BeforeInstallPrompt is non-standard. They removed it from the specification because Mozilla had no plans to support it and Apple wouldn’t commit either.

Here’s the discussion:

> There is also some disagreement on the a `BeforeInstallPrompt()` event (BIP). Despite BIP having been in the spec for a few years, neither Safari nor Firefox have opted to support it. As it stands, Mozilla does not plan to support BIP. We are unsure what WebKit's plans are - @hober maybe could let us know? If WebKit doesn't plan to support it, then we should probably remove it from the spec.

https://lists.w3.org/Archives/Public/public-webapps-github/2...

So yet again, this is a case of Google wanting something, Google implementing it unilaterally, Google not being able to convince any other rendering engine to implement it, then the non-standard, Blink-only behaviour is being presented in situations like this as if Safari alone is failing to support a standard.

Web standards are not whatever Google wants. They are arrived at through consensus.


Replies

kelthuzadtoday at 3:02 AM

You're absolutely right about BeforeInstallPrompt. It never achieved consensus, Mozilla declined to implement it, and this is exactly how standards should work. But here's the thing, this actually makes the broader argument stronger, not weaker. The issue isn't any one feature rejection, it's the pattern.

Remember the iOS 17.4 thing from February 2024. Apple completely disabled PWAs in the EU, claiming alternative browser engines created insurmountable security problems that would require building "an entirely new integration architecture" that wasn't practical given DMA timelines. Then after two weeks of backlash they reversed it. If the technical barriers were real, how did they solve them in 14 days? That looks less like a technical limitation and more like testing how much they could get away with.

Or push notifications, Safari on macOS got them in 2013. Safari on iOS got them in 2023. Same WebKit engine, same APNs infrastructure, 10 years apart. What's the technical explanation for that gap? And even after iOS finally got push notifications, they only work for PWAs installed to home screen, not in Safari itself. That's a restriction that doesn't exist anywhere else. Android Chrome has had this working in the browser since 2015.
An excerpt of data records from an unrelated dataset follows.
===== src/rtl/wokwi_395054823837887489_tile_pkg.sv =====
// Shared constants for the 4-mode state engine: mode encodings, LFSR taps and seed.
package wokwi_395054823837887489_tile_pkg;

  localparam int          WIDTH_DEF     = 8;
  localparam logic [1:0]  MODE_COUNT    = 2'b00;
  localparam logic [1:0]  MODE_LFSR     = 2'b01;
  localparam logic [1:0]  MODE_SHIFT    = 2'b10;
  localparam logic [1:0]  MODE_LOAD     = 2'b11;
  // Taps r[7], r[5], r[4], r[3]: x^8+x^6+x^5+x^4+1, maximal length (255).
  localparam logic [7:0]  LFSR_TAP_MASK = 8'hB8;
  localparam logic [7:0]  LFSR_SEED_DEF = 8'h01;

  function automatic logic lfsr_feedback(input logic [7:0] r);
    return ^(r & LFSR_TAP_MASK);
  endfunction

endpackage


===== src/rtl/wokwi_395054823837887489_tile_next_state.sv =====
// Purely combinational next-state selection over the four engine modes.
module wokwi_395054823837887489_tile_next_state
  import wokwi_395054823837887489_tile_pkg::*;
#(
  parameter logic [7:0] LFSR_SEED = LFSR_SEED_DEF
) (
  input  logic [7:0] r_q,
  input  logic [7:0] ui_in,
  output logic [7:0] r_d
);

  logic [1:0] mode;
  logic       step;

  assign mode = ui_in[7:6];
  assign step = ui_in[0];

  always_comb begin
    r_d = r_q;
    case (mode)
      MODE_COUNT: begin
        if (step) r_d = ui_in[1] ? r_q - 8'd1 : r_q + 8'd1;
      end
      MODE_LFSR: begin
        // The all-zero state is a lock-up point for an XOR LFSR, so reseed it.
        if (step) r_d = (r_q == 8'h00) ? LFSR_SEED : {r_q[6:0], lfsr_feedback(r_q)};
      end
      MODE_SHIFT: begin
        if (step) r_d = {r_q[6:0], ui_in[2]};
      end
      default: begin
        r_d = {2'b00, ui_in[5:0]};
      end
    endcase
  end

endmodule


===== src/rtl/wokwi_395054823837887489_tile.sv =====
// Tile top: single 8-bit state register with asynchronous reset, driven by the
// next-state engine; the register drives uo_out directly.
module wokwi_395054823837887489_tile
  import wokwi_395054823837887489_tile_pkg::*;
#(
  parameter int         WIDTH     = WIDTH_DEF,
  parameter logic [7:0] LFSR_SEED = LFSR_SEED_DEF
) (
  input  logic             clk,
  input  logic             rst,
  input  logic [7:0]       ui_in,
  output logic [WIDTH-1:0] uo_out
);

  logic [7:0] r_q;
  logic [7:0] r_d;

  wokwi_395054823837887489_tile_next_state #(
    .LFSR_SEED(LFSR_SEED)
  ) u_next_state (
    .r_q  (r_q),
    .ui_in(ui_in),
    .r_d  (r_d)
  );

  always_ff @(posedge clk or posedge rst) begin
    if (rst) r_q <= 8'h00;
    else     r_q <= r_d;
  end

  assign uo_out = r_q;

endmodule


===== config.mk =====
export PLATFORM = sky130hd
export DESIGN_NAME = wokwi_395054823837887489_tile
export DESIGN_NICKNAME = d
export VERILOG_FILES = /design/src/rtl/wokwi_395054823837887489_tile_pkg.sv /design/src/rtl/wokwi_395054823837887489_tile_next_state.sv /design/src/rtl/wokwi_395054823837887489_tile.sv
export SDC_FILE = /design/constraint.sdc
export NUM_CORES = 1
export LEC_CHECK = 0
export BUFFER_PORTS_ARGS = -buffer_cell sky130_fd_sc_hd__clkbuf_2
export CAP_MARGIN = 20
export CORE_ASPECT_RATIO = 0.8
export CORE_MARGIN = 1
export CORE_UTILIZATION = 53
export DETAILED_ROUTE_END_ITERATION = 12
export PLACE_DENSITY_LB_ADDON = 0.1
export SKIP_LAST_GASP = 1
export SLEW_MARGIN = 15
export SYNTH_ARGS = -nofsm -noshare
export SYNTH_HDL_FRONTEND = slang
export SYNTH_SLANG_ARGS = --single-unit

===== constraint.sdc =====
create_clock -name clk -period 2.4 [get_ports clk]
set_clock_uncertainty 0.15 [all_clocks]
set_input_delay 0.48 -clock clk [delete_from_list [all_inputs] [get_ports clk]]
set_output_delay 0.48 -clock clk [all_outputs]
set_load 0.03 [all_outputs]

==> run summary, run 1 <==
The run finished with clean final reports. The number of nets with antenna violations after routing is 0. The area of the placeable core is 1630 µm². The post-layout net count came out at 157.

The number of standard cells after synthesis is 118. The number of detailed-routing iterations run before antenna repair came out at 4. The remaining routing DRC violations came out at 0. The wire length of the first global-routing pass came out at 3.95 mm. Measured against its own limit, the worst slew margin works out to 69.2%. The total of hold buffers inserted after clock tree synthesis is 0.

The number of design-rule violations left by the first detailed-router iteration came out at 39. The post-synthesis net count came out at 136. The half-perimeter wire length after detailed placement is 1.88 mm. The worst-case vdd ir drop came out at 0.386 mV.

The clock period minus worst slack is 2140 ps. The worst-case register-to-register setup slack came out at 310 ps. In the synthesized netlist the dominant register cell turns out to be sky130_fd_sc_hd__dfrtp_1.

The leakage power total came out at 0.478 nW. The number of library cell types mapped by synthesis is 40. The final wirelength came out at 2.53 mm. The count of inserted antenna diode cells is 0.

The I/O pin total came out at 18. The number of buffer and inverter instances along the worst setup path came out at 1. In the routed layout, each cell is associated on average with a via count of 6.39. The initial core utilization is 56.3%.

The total number of placement rows came out at 13. The cell with the biggest individual delay on the critical path is sky130_fd_sc_hd__or4_1. The post-CTS resize count came out at 0. The final setup violation count is 0. The horizontal extent of the die came out at 48.5 µm. The post-route clock period utilization came out at 89.3%.

The setup slack after layout is 256 ps. The overall via count from detail_route came out at 1,016. The setup TNS after final layout came out at 0 ps. The port buffer count is 17. The level count of the clock H-tree is 1. STA classifies the critical path startpoint as an input port.

The maximum count of clock buffers along a single path is 2. The clock root buffer master is sky130_fd_sc_hd__clkbuf_4. In this run the worst path has a maximum fanout of 9. The overall fraction of global-route tracks in use came out at 29.0%. The post-CTS setup repair buffer count is 0. Setup repair after global routing left no endpoint under its margin. At the pin with the least slew margin, the transition time is 457 ps. The critical path goes through clkbuf_2 -> ha_1 -> a21oi_2 -> a21boi_0 -> or4_1 -> a41o_1. The area enclosed by the die boundary came out at 1900 µm². The number of max-cap violations is 0. The overflow left after global routing came out at 0. Data on the critical path is required at its endpoint by 2400 ps. The post-synthesis sequential element count came out at 8. OpenSTA, run right after detailed placement, puts the worst setup slack at -0.923 ps. The share of async-settable or async-resettable flops after synthesis is 100%.

The count of flip-flops with a built-in enable after synthesis is 0. The clock latency of the later-clocked register in the worst-skew pair is 260 ps. In this design, the largest share of critical-path delay is due to compound AO/OA/AOI/OAI gates. The number of flip-flops under the largest register name is 8. The combined area of all synthesized cells is 916 µm². The sequential cell area fraction in the yosys report is 21.9%.

The delay of the slowest critical-path stage is 480 ps. Timing would allow up to 0.466 GHz. The Yosys step of the flow raised 0 warnings. The endpoint arrival time on the critical path is 2140 ps. The post-layout instance area came out at 1060 µm².

The ratio of total power to cell area came out at 720 nW/µm². Clock-pin slew was measured on the worst setup and hold paths at 60 ps. The cell area reported after detailed placement came out at 1040 µm². The number of global-route vias before repair was 817.

The worst setup path is captured at a flip-flop. The proportion of layout cells with a drive suffix above 1 came out at 20.4%. Entering global routing, the biggest net connects 22 pins.

The worst register-to-register path ends at uo_out[7]$_DFFE_PP0P_. The final-report hold violation count is 0. The clock net sink count came out at 8. The area added between synthesis and finish came out at 16.1%.

The final max-slew violation count came out at 0. From bottom edge to top edge, the die measures 39.2 µm. The class of the most critical setup path is input port to flip-flop. The startpoint identified for the worst register-to-register timing path is uo_out[1]$_DFFE_PP0P_. The final weighted congestion in routability-driven placement is 0.914. The worst hold path class is input port to asynchronous set/reset pin. The number of antenna violations at the first check in global routing came to 0. The clock buffer count from CTS came out at 3. Leaving out fill and tap cells, the most frequent cell in the layout is sky130_fd_sc_hd__clkbuf_2. TritonCTS built the clock tree. The filler cells instantiated in the layout total 148. In the layout the commonest cells are sky130_fd_sc_hd__clkbuf_2, sky130_fd_sc_hd__o21ai_0, sky130_fd_sc_hd__nand2_1. The cell depth of the worst flop-to-flop path is 5. The average size of a mapped cell is 7.76 µm². Dividing the detail-routed wire length by the instance count gives 15.9 µm.
## how the worst max path moves through the flow
stage / startpoint / depth (start not counted) / endpoint / slack (ps)
3_3_place_gp: ui_in[1] / 6 / uo_out[7]$_DFFE_PP0P_ / 80
6_report: ui_in[1] / 6 / uo_out[7]$_DFFE_PP0P_ / 260
3_5_place_dp: ui_in[1] / 6 / uo_out[7]$_DFFE_PP0P_ / -0.9
4_1_cts: ui_in[1] / 6 / uo_out[7]$_DFFE_PP0P_ / 280
2_1_floorplan: uo_out[1]$_DFFE_PP0P_ / 5 / uo_out[7]$_DFFE_PP0P_ / 290
5_1_grt: uo_out[1]$_DFFE_PP0P_ / 5 / uo_out[7]$_DFFE_PP0P_ / 200
## through the flow
step | hold slack (ps) | util (%) | std cells | power (mW)
5_1_grt | 23.9 | 65.4 | 159 | 0.825
3_5_place_dp | 292 | 64.0 | 156 | 0.648
3_3_place_gp | 288 | 64.0 | 156 | 0.637
2_1_floorplan | 146 | - | 118 | 0.516
4_1_cts | 12.1 | 65.4 | 159 | 0.762
6_report | 3.53 | 65.4 | 159 | 0.766
## cells in the mapped netlist (all sizes together) (2+ instances only)
cell | n | area share, %
nand2 | 10 | 4.1
nor3b | 3 | 2.5
xor2 | 4 | 3.8
o21ai | 15 | 8.2
o31ai | 3 | 2.5
nand3 | 5 | 2.7
nor4 | 2 | 1.4
nand2b | 2 | 1.4
nor3 | 2 | 1.1
a31oi | 2 | 1.4
ha | 7 | 9.6
nor2 | 8 | 3.3
dfrtp | 8 | 22
a21o | 3 | 2.5
a21oi | 4 | 2.6
clkbuf | 3 | 1.2
inv | 4 | 1.6
o22ai | 3 | 2.0
a211oi | 5 | 4.6
o211ai | 2 | 1.6
nor2b | 4 | 2.7
a311oi | 2 | 1.9
buf | 3 | 1.5
## layer usage
metal,share of wire (%),vias to the layer above,GRT usage (%)
li1,-,494,-
met1,45,473,40.0
met2,46,45,44.7
met3,7.9,4,3.92
met4,1.5,0,14.7
met5,0,-,0
## cells by family after synthesis
| kind of cell | synth area share, % |
|---|---|
| compound gates | 33.1 |
| xor+xnor | 3.82 |
| fa+ha+maj | 11.7 |
| buf+inv | 4.37 |
| flops | 21.9 |
| mux | 1.09 |
| simple gates | 24.0 |
## power by group
part | internal (mW) | leakage, nW | switching (mW) | total (mW)
Sequential | 0.163 | 0.0951 | 0.0493 | 0.212
Combinational | 0.180 | 0.369 | 0.261 | 0.441
Clock | 0.0578 | 0.0138 | 0.0551 | 0.113
Total | 0.401 | 0.478 | 0.365 | 0.766
## layout make-up
type	count	area (µm²)	area share, %
repair buffers	22	123	11.5
well taps	22	27.5	2.59
clock buffers	3	22.5	2.12
inverters	4	15.0	1.41
flip-flops and latches	8	200	18.8
multi-input cells	100	676	63.5
No activity file was read; power rests on OpenSTA's default activity.
==> inputs of run 2 (changes only) <==
--- a/config.mk
+++ b/config.mk
@@ -5,6 +5,7 @@
 export SDC_FILE = /design/constraint.sdc
 export NUM_CORES = 1
 export LEC_CHECK = 0
+export ABC_AREA = 1
 export BUFFER_PORTS_ARGS = -buffer_cell sky130_fd_sc_hd__clkbuf_2
 export CAP_MARGIN = 20
 export CORE_ASPECT_RATIO = 0.8
@@ -12,6 +13,7 @@
 export CORE_UTILIZATION = 53
 export DETAILED_ROUTE_END_ITERATION = 12
 export PLACE_DENSITY_LB_ADDON = 0.1
+export SETUP_SLACK_MARGIN = 0.4
 export SKIP_LAST_GASP = 1
 export SLEW_MARGIN = 15
 export SYNTH_ARGS = -nofsm -noshare
==> constraint.sdc (replaced) <==
create_clock -name clk -period 2.05 [get_ports clk]
set_clock_uncertainty 0.15 [all_clocks]
set_input_delay 0.41 -clock clk [delete_from_list [all_inputs] [get_ports clk]]
set_output_delay 0.41 -clock clk [all_outputs]
set_load 0.03 [all_outputs]
==> run 2 against run 1 <==
Effect of this change: final area is 18% higher; non-clock buffer count is 3 higher; largest power group unchanged; total power is 33% higher; cell count is 26% higher; area after synthesis is 0.55% lower; flip-flop and latch count stayed put; largest cell class unchanged; critical path depth stayed put; first-iteration DRC count is 13% higher; core utilization is 12 points higher; combinational power is 40% higher; sequential share of layout area is 2.1 points lower.
==> run summary, run 2 <==
Status: finished, final reports clean (unchanged). The total instance count after detailed placement came out at 188 (was 156). The ratio of total power to cell area came to 811 nW/µm² (was 720 nW/µm²).

The level count of the clock H-tree came to 1 (unchanged). The area of the placeable core was 1610 µm² (was 1630 µm²). For this run, the top clock speed supported by timing is 0.594 GHz.

The critical path required time is 2110 ps (was 2400 ps). The overall via count from detail_route was 1,071 (was 1,016). The number of antenna violations at the first check in global routing is 0 (unchanged). The number of flip-flops under the largest register name is 8 (unchanged). The setup slack after layout came out at 367 ps (was 256 ps). The proportion of layout cells with a drive suffix above 1 came out at 36.5% (was 20.4%). The half-perimeter wire length after detailed placement is 1.85 mm (was 1.88 mm). The total number of placement rows came out at 13 (unchanged). The post-layout instance area is 1250 µm² (was 1060 µm²).

The cell with the biggest individual delay on the critical path is sky130_fd_sc_hd__dfrtp_2 (was sky130_fd_sc_hd__or4_1). The remaining routing DRC violations came out at 0 (unchanged). The met2 usage in global routing is 55.6% (was 44.7%). The critical path launch point type is a flip-flop (was input port).

The global-route track usage on met1 is 38.6% (was 40.0%). The number of nets with antenna violations after routing is 0 (unchanged). The worst hold path passes through 3 cells. The cell depth of the worst flop-to-flop path is 6 (was 5). The total design power came to 1.02 mW (was 0.766 mW).

The leakage power total came to 0.652 nW (was 0.478 nW). The maximum count of clock buffers along a single path is 2 (unchanged). The origin of the critical flop-to-flop path is uo_out[1]$_DFFE_PP0P_ (unchanged). Area contributors post-synth: sky130_fd_sc_hd__dfrtp_1, sky130_fd_sc_hd__nand2_1, sky130_fd_sc_hd__inv_1 (was sky130_fd_sc_hd__dfrtp_1, sky130_fd_sc_hd__ha_1, sky130_fd_sc_hd__o21ai_0). The final setup violation count was 0 (unchanged). The endpoint of the worst register-to-register path is uo_out[4]$_DFFE_PP0P_ (was uo_out[7]$_DFFE_PP0P_). The wire length of the first global-routing pass is 4.16 mm (was 3.95 mm).

The most utilized layer in the global route result is met2 (unchanged). The count of flip-flops with a built-in enable after synthesis is 0 (unchanged). The area enclosed by the die boundary came out at 1890 µm² (was 1900 µm²). The horizontal extent of the die came to 48.4 µm (was 48.5 µm). The post-synthesis net count was 168 (was 136). The most numerous cell in the Yosys netlist is sky130_fd_sc_hd__nand2_1 (was sky130_fd_sc_hd__o21ai_0). The class of the most critical setup path was flip-flop to flip-flop (was input port to flip-flop). The clock period minus worst slack came out at 1680 ps. The initial core utilization is 56.6% (was 56.3%). The combined area of all synthesized cells is 911 µm² (was 916 µm²). The worst path uses 82.1% of the clock period. Top library cells by usage in the layout, fill and taps aside: sky130_fd_sc_hd__nand2_1, sky130_fd_sc_hd__inv_1, sky130_fd_sc_hd__clkbuf_2 (was sky130_fd_sc_hd__clkbuf_2, sky130_fd_sc_hd__o21ai_0, sky130_fd_sc_hd__nand2_1). Cells along the critical path: fa_2 -> a21oi_2 -> nor2_1 -> nor2_1 -> nand2_1 -> a21oi_2 (was clkbuf_2 -> ha_1 -> a21oi_2 -> a21boi_0 -> or4_1 -> a41o_1). The worst-case register-to-register setup slack is 370 ps (was 310 ps). The die extent in y came out at 39.1 µm (was 39.2 µm). The worst-case vdd ir drop is 0.675 mV (was 0.386 mV). The share of async-settable or async-resettable flops after synthesis is 100% (unchanged). The setup TNS after final layout came to 0 ps (unchanged). The clock slew seen by the registers of the worst setup and hold paths was 80 ps (was 60 ps). The final weighted congestion in routability-driven placement came out at 0.885 (was 0.914).

The maximum net fanout on the critical path is 6 (was 9). The clock root buffer master is sky130_fd_sc_hd__clkbuf_4 (unchanged). Most frequent cells after synthesis: sky130_fd_sc_hd__nand2_1, sky130_fd_sc_hd__inv_1, sky130_fd_sc_hd__nor2_1 (was sky130_fd_sc_hd__o21ai_0, sky130_fd_sc_hd__nand2_1, sky130_fd_sc_hd__dfrtp_1, sky130_fd_sc_hd__nor2_1, sky130_fd_sc_hd__ha_1). The measured slew at the worst slew-check pin was 371 ps (was 457 ps).

The path with the worst hold slack has its endpoint at uo_out[3]$_DFFE_PP0P_. The count of inserted antenna diode cells was 0 (unchanged). The port buffer count was 17 (unchanged). The overall fraction of global-route tracks in use came to 30.9% (was 29.0%). The clock net sink count is 8 (unchanged). The number of detailed-routing iterations run before antenna repair came out at 4 (unchanged). The endpoint arrival time on the critical path was 1740 ps (was 2140 ps).

The number of max-cap violations came out at 0 (unchanged). The number of warning messages in the yosys log is 0 (unchanged). The overflow left after global routing came to 0 (unchanged). The average size of a mapped cell is 6.07 µm² (was 7.76 µm²). The number of design-rule violations left by the first detailed-router iteration is 44 (was 39).

The detailed-route wire length per cell is 13.6 µm (was 15.9 µm). The category of the worst setup path capture point is a flip-flop (unchanged). The final max-slew violation count is 0 (unchanged). The final-report hold violation count is 0 (unchanged). The beginning of the critical path was uo_out[1]$_DFFE_PP0P_ (was ui_in[1]). The clock tree from TritonCTS is built (unchanged). The I/O pin total came out at 18 (unchanged). The delay of the slowest critical-path stage came to 480 ps (about the same). The cell area reported after detailed placement is 1020 µm² (was 1040 µm²). The number of library cell types mapped by synthesis came out at 24 (was 40). The final non-filler cell total came out at 200 (was 159).

The number of global-route vias before repair was 902 (was 817). The met3 layer usage reported by global route is 6.27% (was 3.92%). The worst hold path class is input port to flip-flop (was input port to asynchronous set/reset pin).

The via density per instance came out at 5.36 (was 6.39). The final wirelength came out at 2.72 mm (was 2.53 mm). The most common cell after layout, fill and taps aside was sky130_fd_sc_hd__nand2_1 (was sky130_fd_sc_hd__clkbuf_2). The sequential cell area fraction in the yosys report came out at 22.0% (was 21.9%). The dominant register cell in the synthesized netlist is sky130_fd_sc_hd__dfrtp_1 (unchanged).

The worst slew margin relative to its limit came out at 75.3% (was 69.2%). The pre-CTS setup slack was 134 ps (was -0.923 ps). RSZ-0062 raised after global routing: true (was false).

The clock buffer count from CTS came out at 3 (unchanged). The post-synthesis sequential element count was 8 (unchanged). The cell type with the largest total area after synthesis is sky130_fd_sc_hd__dfrtp_1 (unchanged). The worst hold path begins at ui_in[3]. The post-layout net count came to 197 (was 157). The number of standard cells after synthesis came to 150 (was 118). The clock latency of the later-clocked register in the worst-skew pair is 280 ps (was 260 ps).

The top cell type's share of synthesized area was 22.0% (was 21.9%). The largest net degree at the start of global routing is 10 (was 22). The area added between synthesis and finish came out at 37.5% (was 16.1%).
-- run 2: cell count changes after synthesis, moves of 4 or more --
| cell | change |
|---|---|
| sky130_fd_sc_hd__a211oi_1 | -4 |
| sky130_fd_sc_hd__nor2_1 | +7 |
| sky130_fd_sc_hd__o21ai_0 | -13 |
| sky130_fd_sc_hd__nand3_1 | +6 |
| sky130_fd_sc_hd__nand2_1 | +41 |
| sky130_fd_sc_hd__nor2b_1 | -4 |
| sky130_fd_sc_hd__inv_1 | +21 |
-- run 2: metal layers --
metal | wire length, µm | vias to the layer above
li1 | - | 529
met5 | 0 | -
met1 | 1140 | 485
met3 | 207 | 12
met2 | 1320 | 45
met4 | 48 | 0
-- run 2: cells by family (layout without fill, tap and decap cells) --
logic type	Yosys count	after routing	synth area share, %
and+or+nand+nor	84	84	39.0
buffers and inverters	30	58	13.0
AOI/OAI and AO/OA	17	17	11.3
adders and majority gates	8	8	11.8
DFF	8	8	22.0
xor gates and xnor gates	3	3	2.89
-- run 2: final cells by class --
| cell class | instances | area (µm²) |
|---|---|---|
| Fill cell | 132 | 358 |
| Clock buffer | 4 | 26.3 |
| Tap cell | 22 | 27.5 |
| Inverter | 29 | 114 |
| Timing Repair Buffer | 25 | 150 |
| Sequential cell | 8 | 209 |
| Multi-Input combinational cell | 112 | 726 |
-- run 2: timing repair --
action | CTS | global route
hold endpoints to repair | 8 | 0
endpoints found under the setup margin | 5 | 7
setup buffers | 0 | 7
pin swaps | 0 | 13
hold buffers | 1 | 0
resized for setup | 5 | 24
cloned | 0 | 0
-- run 2: per-stage QoR --
stage          hold slack (ps)  utilization (%)
3_5_place_dp               221             63.6
2_1_floorplan             75.4                -
4_1_cts                    246             68.0
5_1_grt                    255             77.8
6_report                   238             77.8
3_3_place_gp               210             63.6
That's the genius of plausible deniability, every individual decision has some technical justification you can point to. BeforeInstallPrompt lacks consensus (true). Safari has limited resources (as has Chrome). Security is hard (definitely true). But the cumulative effect of all these decisions, year after year, is that PWAs on iOS are hobbled compared to native apps in ways that just happen to protect a $20B+ App Store business.

Your fact-check on BeforeInstallPrompt actually demonstrates why the other patterns are harder to explain away. It shows Apple can legitimately decline features through proper standards processes, which makes the decade-long notification delay and the iOS 17.4 reversal look even more suspicious by comparison.